Vicki Smith, age fifty-nine, is one of Walker’s employees who does not have insurance. A fiber artist who works with paper, Smith has had coverage off and on during her life. “I work very hard to stay healthy,” she said. “I don’t go to the doctor unless I have to, and then I pay for it.” Smith was pretty knowledgeable about the reform effort, although she admitted she didn’t know many specifics. “It’s to make it available to people who can’t afford it,” she explained. “It would be cost efficient and non-discriminatory.”
How would reform affect her? I asked. “I don’t know, other than it would make it available if I need it,” she answered. She had never heard the term “individual mandate,” but worried that she couldn’t afford to buy the required coverage if she didn’t qualify for a subsidy, as many people will not. “Currently the cost is prohibitive for someone who works part-time and has a preexisting condition,” she told me. Finally, she said: “It would be cheaper to pay the penalty than buy the coverage.”
I walked into El Rancho, a restaurant on Broadway that bills itself as a fast, authentic Mexican eatery. According to Inside Columbia magazine, El Rancho was the area’s best place for Mexican food in 2009. I was hoping to chat with the owner and the staff making taco salads and enchiladas. But it was getting on toward lunch time, and everyone was busy, so instead I tried to talk to some diners. Many did not want to talk about health care.
A family from East St. Louis was in town delivering their nineteen-year-old daughter to college. “At this time, health reform is not important,” said the wife, who refused to give her name. “I don’t know a whole lot about it, and I don’t feel like it’s affecting us.”
Her husband chimed in. “Basically it’s just kind of fuzzy to everybody,” he said.
Did they want to know more, I pressed. “Not at this time,” said his wife. “I don’t want to know more. It has been in the news. If we were really concerned, we could find out about it.”

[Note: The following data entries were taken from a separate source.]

==> flow/design.v (excerpt) <==
module reflex_core (
    input wire clk,                   
    input wire rst_n,                 
    input wire signed [15:0] z_pos,   
    input wire signed [15:0] z_vel,   
    input wire signed [15:0] kp_gain,
    input wire signed [15:0] kd_gain,
    input wire signed [15:0] vel_threshold,  
    output reg signed [15:0] u_out,   
    output reg guardian_active        
);
Size: roughly 81 flip-flops, roughly 99 I/O pins.
clock: 6.26 ns
lec_check: 0
abc_area: 0
cap_margin: 20
core_aspect_ratio: 0.92
core_margin: 2
core_utilization: 72
cts_cluster_diameter: 233
cts_cluster_size: 81
hold_slack_margin: -0.09
max_routing_layer: met4
min_routing_layer: met1
place_density: 0.37
setup_slack_margin: -0.39
slew_margin: 20
run.sh (not shown) runs the stock make flow with config.mk's settings and CLKGATE_MAP_FILE=.
The first run finished with negative setup slack left.
Then changed:
- ABC_AREA: 0 -> not set
- CORE_ASPECT_RATIO: 0.92 -> not set
- CORE_UTILIZATION: 72 -> 40
- CTS_CLUSTER_DIAMETER: 233 -> not set
- CTS_CLUSTER_SIZE: 81 -> not set
- HOLD_SLACK_MARGIN: -0.09 -> not set
- MAX_ROUTING_LAYER: met4 -> not set
- MIN_ROUTING_LAYER: met1 -> not set
- PLACE_DENSITY: 0.37 -> not set
- SETUP_SLACK_MARGIN: -0.39 -> not set
- clock period: 6.26 -> 7.78 ns (I/O delays scaled with it)
=> The new run finished clean. Non-clock buffer count falls by 23. Wire length shrinks by 11%. Final area falls by 1.5%. Die size rises by 78%. Hold slack degrades by 0.047 ns. Setup slack gains 0.62 ns.
Then changed:
- CORE_UTILIZATION: 40 -> 52
- CTS_CLUSTER_SIZE: not set -> 99
- clock period: 7.78 -> 5.93 ns (I/O delays scaled with it)
Result:
- With this change the flow reached the layout checks and failed them: negative setup slack
- clock-buffer cell count stays the same
- design area went up by roughly a tenth
- sequential share of layout area went down by 0.60 points
- critical path depth went up by 4
- cell count stays the same
- clock skew went up by 0.0039 ns
- first-iteration DRC count went up by a few percent
- worst hold slack gains 0.025 ns
- sequential cell count stays the same
Then changed:
- CORE_UTILIZATION: 52 -> 66
- CTS_CLUSTER_SIZE: 99 -> not set
- SETUP_SLACK_MARGIN: not set -> 1.58
- clock period: 5.93 -> 6.47 ns (I/O delays scaled with it)
=> The new run finished but failed the layout checks on negative setup slack; global-route usage came out higher by 9.2 points; non-clock buffer count came out lower by 26; setup slack is better by 0.25 ns; count of clock-buffer cells in the layout does not change; via count increases by a few percent; die size went down by about a fifth; critical path depth came out higher by 1.
Then changed:
- CORE_UTILIZATION: 66 -> 65
- SETUP_SLACK_MARGIN: 1.58 -> -0.38
- clock period: 6.47 -> 3.72 ns (I/O delays scaled with it)
After rerunning: The changed run ran to the end with violations: negative setup slack; final area climbs by about 0.9%; setup slack is worse by 2.1 ns; global-route usage drops by 1.7 points.

========
The RTL this note starts from:
==> flow/design.v <==
module reflex_core (
    input wire clk,                   
    input wire rst_n,                 
    input wire signed [15:0] z_pos,   
    input wire signed [15:0] z_vel,   
    input wire signed [15:0] kp_gain,
    input wire signed [15:0] kd_gain,
    input wire signed [15:0] vel_threshold,  
    output reg signed [15:0] u_out,   
    output reg guardian_active        
);
    reg signed [31:0] p_term;
    reg signed [31:0] d_term;
    reg signed [31:0] raw_sum;
    localparam signed [15:0] MAX_OUT = 16'd2000;   
    localparam signed [15:0] MIN_OUT = -16'd2000;  
    always @(posedge clk or negedge rst_n) begin
        if (!rst_n) begin
            u_out <= 16'd0;
            guardian_active <= 1'b0;
            p_term <= 32'd0;
            d_term <= 32'd0;
        end else begin
            if (($signed(z_vel) > $signed(vel_threshold)) || 
                ($signed(z_vel) < -$signed(vel_threshold))) begin
                guardian_active <= 1'b1;
                d_term <= z_vel * (kd_gain <<< 1); 
            end else begin
                guardian_active <= 1'b0;
                d_term <= z_vel * kd_gain;
            end
            p_term <= z_pos * kp_gain;  
            raw_sum = -(p_term + d_term); 
            if (raw_sum > MAX_OUT) 
                u_out <= MAX_OUT;
            else if (raw_sum < MIN_OUT) 
                u_out <= MIN_OUT;
            else
                u_out <= raw_sum[15:0];  
        end
    end
endmodule
clock: 8.0 ns
lec_check: 0
cap_margin: 20
core_margin: 2
core_utilization: 37
cts_cluster_diameter: 382
cts_cluster_size: 51
hold_slack_margin: -0.08
place_density_lb_addon: 0.14
slew_margin: 20
The starting point finished with timing, DRC and antenna clean.
==> next run, changes <==
Settings changed: CORE_ASPECT_RATIO set to 1.87, CORE_MARGIN 2 to 8, CORE_UTILIZATION 37 to 65, CTS_CLUSTER_DIAMETER 382 to 214, CTS_CLUSTER_SIZE 51 to 100, PLACE_DENSITY_LB_ADDON 0.14 to 0.29, SETUP_SLACK_MARGIN set to -0.78, SLEW_MARGIN 20 to 0, TNS_END_PERCENT set to 35.
What happened: The new run produced a layout that fails on negative setup slack; non-clock buffer count drops by 23; global-route usage climbs by 12 points; clock skew barely changes; final area drops slightly; wire length climbs by a few percent.

========
RTL: the design.v shown in full above, as it stands there.
clock: 7.92 ns
lec_check: 0
abc_area: 0
cap_margin: 0
cell_pad_in_sites_detail_placement: 1
core_aspect_ratio: 1.78
core_margin: 10
core_utilization: 62
cts_cluster_diameter: 233
gpl_routability_driven: 1
gpl_timing_driven: 0
max_routing_layer: met4
min_routing_layer: met2
place_density: 0.89
setup_slack_margin: -0.39
slew_margin: 10
tns_end_percent: 85
The baseline stopped in global routing (5_1_grt).
Next try:
Settings changed: ABC_AREA 0 to default, CAP_MARGIN 0 to 20, CELL_PAD_IN_SITES_DETAIL_PLACEMENT 1 to default, CORE_ASPECT_RATIO 1.78 to default, CORE_MARGIN 10 to 2, CORE_UTILIZATION 62 to 40, CTS_CLUSTER_DIAMETER 233 to default, GPL_ROUTABILITY_DRIVEN 1 to default, GPL_TIMING_DRIVEN 0 to default, MAX_ROUTING_LAYER met4 to default, MIN_ROUTING_LAYER met2 to default, PLACE_DENSITY 0.89 to default, SETUP_SLACK_MARGIN -0.39 to default, SLEW_MARGIN 10 to 20, TNS_END_PERCENT 85 to default.
Clock period 7.92 ns to 8.0 ns, I/O delays scaled along.
=> This time the run went through all stages and came out clean; die area climbs by a quarter to a third; synthesized area stays the same; synthesized cell count is unchanged.
Next try:
Settings changed: CORE_UTILIZATION 40 to 37, CTS_CLUSTER_DIAMETER from default to 214, CTS_CLUSTER_SIZE from default to 100, HOLD_SLACK_MARGIN from default to -0.08, PLACE_DENSITY_LB_ADDON from default to 0.29, SETUP_SLACK_MARGIN from default to -0.78, SLEW_MARGIN 20 to 0.
Clock-buffer cell count came out lower by 2.
Cell area stays flat.
Hold slack improved by 33 ps.
Critical path depth went down by 1.
Global-route usage fell by 1.8 points.
Worst setup slack loses 130 ps.
Register-to-register slack gets worse by 160 ps.
Synthesized area stays the same.
Utilization fell by 3.1 points.

========
Starts from the design.v that is shown in full above.
clock: 4.32 ns
lec_check: 0
abc_area: 1
cap_margin: 20
core_margin: 2
core_utilization: 72
cts_cluster_size: 99
place_density: 0.41
setup_slack_margin: -0.42
slew_margin: 20
tns_end_percent: 5
The baseline died in 5_1_grt.
Edit:
==> flow/config.mk (replaced) <==
export PLATFORM = sky130hd
export DESIGN_NAME = reflex_core
export DESIGN_NICKNAME = reflex_core
export VERILOG_FILES = /design/flow/design.v
export SDC_FILE = /design/flow/constraint.sdc
export NUM_CORES = 4
export LEC_CHECK = 0
export CAP_MARGIN = 20
export CORE_MARGIN = 2
export CORE_UTILIZATION = 52
export SLEW_MARGIN = 20
==> flow/constraint.sdc (replaced) <==
create_clock -name core_clock -period 6.72 [get_ports {clk}]
set_input_delay 1.3440 -clock core_clock [delete_from_list [all_inputs] [get_ports {clk}]]
set_output_delay 1.3440 -clock core_clock [all_outputs]
set_load 0.01 [all_outputs]
After rerunning:
- The changed run ran to the end with violations: setup timing
- area after synthesis fell by 5.7%
- die area is higher by 30%
- synthesized cell count went down by 21%
Edit:
--- a/flow/config.mk
+++ b/flow/config.mk
@@ -9,3 +9,3 @@
 export CORE_MARGIN = 2
-export CORE_UTILIZATION = 52
+export CORE_UTILIZATION = 42
 export SLEW_MARGIN = 20
==> flow/constraint.sdc (replaced) <==
create_clock -name core_clock -period 7.78 [get_ports {clk}]
set_input_delay 1.5560 -clock core_clock [delete_from_list [all_inputs] [get_ports {clk}]]
set_output_delay 1.5560 -clock core_clock [all_outputs]
set_load 0.01 [all_outputs]
After rerunning:
- The new run completed without violations
- die size grows by 23%
- design area drops by 8.0%
- worst hold slack degrades by 0.035 ns
- global-route usage came out lower by 6.8 points
- count of clock-buffer cells in the layout rose by 1
- synthesized area stays the same
- non-clock buffer count goes down by 183
- synthesized cell count is unchanged
- final cell count goes down by 1.6%
Edit:
--- a/flow/config.mk
+++ b/flow/config.mk
@@ -9,3 +9,5 @@
 export CORE_MARGIN = 2
-export CORE_UTILIZATION = 42
+export CORE_UTILIZATION = 68
+export CTS_CLUSTER_SIZE = 99
+export PLACE_DENSITY = 0.41
 export SLEW_MARGIN = 20
==> flow/constraint.sdc (replaced) <==
create_clock -name core_clock -period 6.72 [get_ports {clk}]
set_input_delay 1.3440 -clock core_clock [delete_from_list [all_inputs] [get_ports {clk}]]
set_output_delay 1.3440 -clock core_clock [all_outputs]
set_load 0.01 [all_outputs]
Now the flow reached the layout checks and failed them: setup timing.
Global-route usage increases by 17 points.
Clock-buffer cell count drops by 1.
Via count went up by 12%.
Final area went up by 6.7%.
Routed wire length increases by 26%.
Cell count came out lower by 2.5%.
Setup slack got worse by 0.51 ns.

========
// reflex_core: RTL as listed in full above, without the edits since
clock: 6.32 ns
lec_check: 0
cap_margin: 20
core_margin: 2
core_utilization: 72
cts_cluster_size: 14
place_density_lb_addon: 0.24
slew_margin: 20
The first run ran to the end with violations: setup timing.
==> next run, changes <==
Settings changed: CORE_UTILIZATION 72 to 40, CTS_CLUSTER_SIZE 14 to default, PLACE_DENSITY_LB_ADDON 0.24 to default.
Clock period 6.32 ns to 10.3 ns, I/O delays scaled along.
Outcome:
- The new run completed with no timing, DRC or antenna violations
- non-clock buffer count decreases by 442
- count of clock-buffer cells in the layout does not change
- cell area fell by 15%
==> next run, changes <==
Settings changed: CORE_UTILIZATION 40 to 64, SETUP_SLACK_MARGIN from default to 1.44.
Clock period 10.3 ns to 5.43 ns, I/O delays scaled along.
Effect: Now the flow ran to the end with violations: setup timing. Cell area rose by 23%. Via count rose by 17%. Non-clock buffer count rose by 521. Setup slack loses 2.5 ns. Count of clock-buffer cells in the layout does not change.
==> next run, changes <==
Settings changed: CORE_UTILIZATION 64 to 72, SETUP_SLACK_MARGIN 1.44 to 1.85.
Clock period 5.43 ns to 6.32 ns, I/O delays scaled along.
Effect: The changed run stopped in 5_1_grt, error GRT-0232; synthesized area does not change; die area fell by 11%; synthesized cell count does not change.
==> next run, changes <==
Settings changed: CTS_CLUSTER_DIAMETER from default to 395, PLACE_DENSITY from default to 0.36, SETUP_SLACK_MARGIN 1.85 to -0.39.
Clock period 6.32 ns to 6.47 ns, I/O delays scaled along.
=> Now the flow produced a layout that fails on setup timing. Area after synthesis does not change. Die area is unchanged. Synthesized cell count does not change.
==> next run, changes <==
Settings changed: CORE_UTILIZATION 72 to 71, CTS_CLUSTER_DIAMETER 395 to default, PLACE_DENSITY 0.36 to default, SETUP_SLACK_MARGIN -0.39 to 1.87.
Clock period 6.47 ns to 6.32 ns, I/O delays scaled along.
This time the run failed in 5_1_grt with GRT-0232; die area rose by 1.4%; area after synthesis stays the same; synthesized cell count stays the same.

========
## oak
RTL: the design.v shown in full above, as it stands there.
clock: 8.0 ns
lec_check: 0
abc_area: 1
cap_margin: 20
core_margin: 2
core_utilization: 19
cts_cluster_size: 21
gpl_routability_driven: 0
gpl_timing_driven: 0
place_density: 0.64
setup_slack_margin: 0.71
slew_margin: 20
tns_end_percent: 20
## Diff of input files: pine against oak
Settings: clearing GPL_ROUTABILITY_DRIVEN, which used to be 0; clearing ABC_AREA, which used to be 1; swapping 20 for 35 in TNS_END_PERCENT; putting HOLD_SLACK_MARGIN at 0.26 where nothing was set; swapping 19 for 65 in CORE_UTILIZATION; swapping 0.71 for -0.78 in SETUP_SLACK_MARGIN; swapping 2 for 8 in CORE_MARGIN; swapping 0.64 for 0.62 in PLACE_DENSITY; putting CTS_CLUSTER_DIAMETER at 214 where nothing was set; swapping 20 for 0 in SLEW_MARGIN; clearing GPL_TIMING_DRIVEN, which used to be 0; swapping 21 for 100 in CTS_CLUSTER_SIZE.
Against oak, count of different cell masters after synthesis in pine rose by more than half. Largest net degree at the start of global routing: higher on pine.
Here is what was changed in the inputs of birch compared with pine.
Settings: swapping 8 for 2 in CORE_MARGIN; clearing CTS_CLUSTER_SIZE, which used to be 100; clearing CTS_CLUSTER_DIAMETER, which used to be 214; swapping 0 for 20 in SLEW_MARGIN; clearing SETUP_SLACK_MARGIN, which used to be -0.78; clearing HOLD_SLACK_MARGIN, which used to be 0.26; swapping 65 for 66 in CORE_UTILIZATION; clearing TNS_END_PERCENT, which used to be 35; clearing PLACE_DENSITY, which used to be 0.62; swapping 8.0 for 6.32 in the clock period (ns, I/O delays scaled along).
==> results <==
- birch: flow complete, layout not clean; failing: setup timing
- On worst clock skew, birch and pine are neck and neck.
- For die size, dividing the value from pine by the value from birch gives 1.14.
- In birch, the area growth from synthesis to final layout came out 15 points above the value in pine.
- Pre-CTS setup slack sits lower in birch than in pine.
- NOTE: number of global-route vias before repair in birch exceeds that of pine
- In birch the number of signal-net buffers in the layout turned out about 90% higher than in pine.
- In the tables for birch and pine, number of vias per cell reads higher with birch.
### birch -> maple
Settings: PLACE_DENSITY_LB_ADDON newly set to 0.24; CORE_UTILIZATION changed from 66 to 72; SETUP_SLACK_MARGIN newly set to -0.39; the clock period (ns, I/O delays scaled along) changed from 6.32 to 6.47.
==> comparison <==
- STATUS run=maple STAGES=ALL_DONE FINAL_CHECKS=FAILED CAUSE=setup timing
- [compare] base=birch new=maple: clock-cell share of area has remained practically unchanged; synthesis-to-layout area growth has decreased; logic gate fraction of the total cell area has increased.
- Changes observed in maple relative to birch: final area now sits lower.

========
## v14
Starts from the design.v that is shown in full above.
clock: 7.92 ns
lec_check: 0
abc_area: 0
cap_margin: 20
core_aspect_ratio: 1.31
core_margin: 10
core_utilization: 63
cts_cluster_diameter: 233
cts_cluster_size: 98
hold_slack_margin: 0.15
max_routing_layer: met4
min_routing_layer: met1
setup_slack_margin: -0.39
slew_margin: 20
tns_end_percent: 35
The flow for v14 finished, though final verification flagged setup timing.
Relative to v14, the following input files were edited for v1:
--- a/flow/config.mk
+++ b/flow/config.mk
@@ -9,7 +9,7 @@
 export CAP_MARGIN = 20
-export CORE_ASPECT_RATIO = 1.31
-export CORE_MARGIN = 10
-export CORE_UTILIZATION = 63
+export CORE_ASPECT_RATIO = 0.92
+export CORE_MARGIN = 2
+export CORE_UTILIZATION = 72
 export CTS_CLUSTER_DIAMETER = 233
-export CTS_CLUSTER_SIZE = 98
+export CTS_CLUSTER_SIZE = 51
 export HOLD_SLACK_MARGIN = 0.15
@@ -17,4 +17,4 @@
 export MIN_ROUTING_LAYER = met1
+export PLACE_DENSITY = 0.67
 export SETUP_SLACK_MARGIN = -0.39
 export SLEW_MARGIN = 20
-export TNS_END_PERCENT = 35
==> flow/constraint.sdc <==
create_clock -name core_clock -period 6.71 [get_ports {clk}]
set_input_delay 1.3420 -clock core_clock [delete_from_list [all_inputs] [get_ports {clk}]]
set_output_delay 1.3420 -clock core_clock [all_outputs]
set_load 0.01 [all_outputs]
### Flow results
[v1] flow finished | final checks: failed | reasons: setup timing. v1 vs v14 — first-pass GRT wire length rose about 8%. Changes observed in v1 relative to v14: buffer count excluding the clock tree in the final layout picked up an extra about 22%; die outline width saw an increase; sequential cell count flat; count of fill cells added during filler insertion saw a decrease; data arrival at the endpoint of the critical path fell 760 ps. Relative to v14, the global-route usage of v1 is higher by 13 points. Relative to v14, the routed wire length measured on v1 has increased by more than 10%.
Changes in v28 relative to v1:
--- a/flow/config.mk
+++ b/flow/config.mk
@@ -13,7 +13,7 @@
 export CTS_CLUSTER_DIAMETER = 233
-export CTS_CLUSTER_SIZE = 51
-export HOLD_SLACK_MARGIN = 0.15
+export CTS_CLUSTER_SIZE = 81
+export HOLD_SLACK_MARGIN = -0.09
 export MAX_ROUTING_LAYER = met4
 export MIN_ROUTING_LAYER = met1
-export PLACE_DENSITY = 0.67
+export PLACE_DENSITY = 0.95
 export SETUP_SLACK_MARGIN = -0.39
==> flow/constraint.sdc <==
create_clock -name core_clock -period 6.26 [get_ports {clk}]
set_input_delay 1.2520 -clock core_clock [delete_from_list [all_inputs] [get_ports {clk}]]
set_output_delay 1.2520 -clock core_clock [all_outputs]
set_load 0.01 [all_outputs]
==> results <==
- Seen in the log of v28: GRT-0116 during global routing, after which the run never completed.
- Looking only at placement-stage cell area, and setting everything else aside, the lower value of v1 and v28 goes to v1.
- Diff v28..v1 | die area | unchanged
- Re area after synthesis: no difference whatsoever between v1 and v28.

Elly’s Couture was my last stop. “It’s a clothing store catering to women between ages sixteen and thirty-six. We sell fun college clothes—cool dresses for sorority girls to go out in,” said Amanda Schubring, a twenty-four-year old part-time employee. Schubring is also a part-time student at the university, majoring in fashion design and merchandising. Clad in short jeans and a long, turquoise T shirt and straw hat, she was a great advertisement for the store. But health insurance and health reform had not registered with her. “Honestly, I don’t know much about it,” she confessed. “Mostly I don’t think about it. I need to be worrying about it technically, but I don’t.” She said she didn’t know much about Obama’s plan and was “not educated about it.”
Elly, the store owner, was working at the computer. She didn’t particularly want to talk about health insurance for her six part-time workers. She herself has coverage. “I don’t know anything about Obama’s plan,” she said. Tax credits, insurance coverage, exemptions from requirements might well have been the stuff from another planet.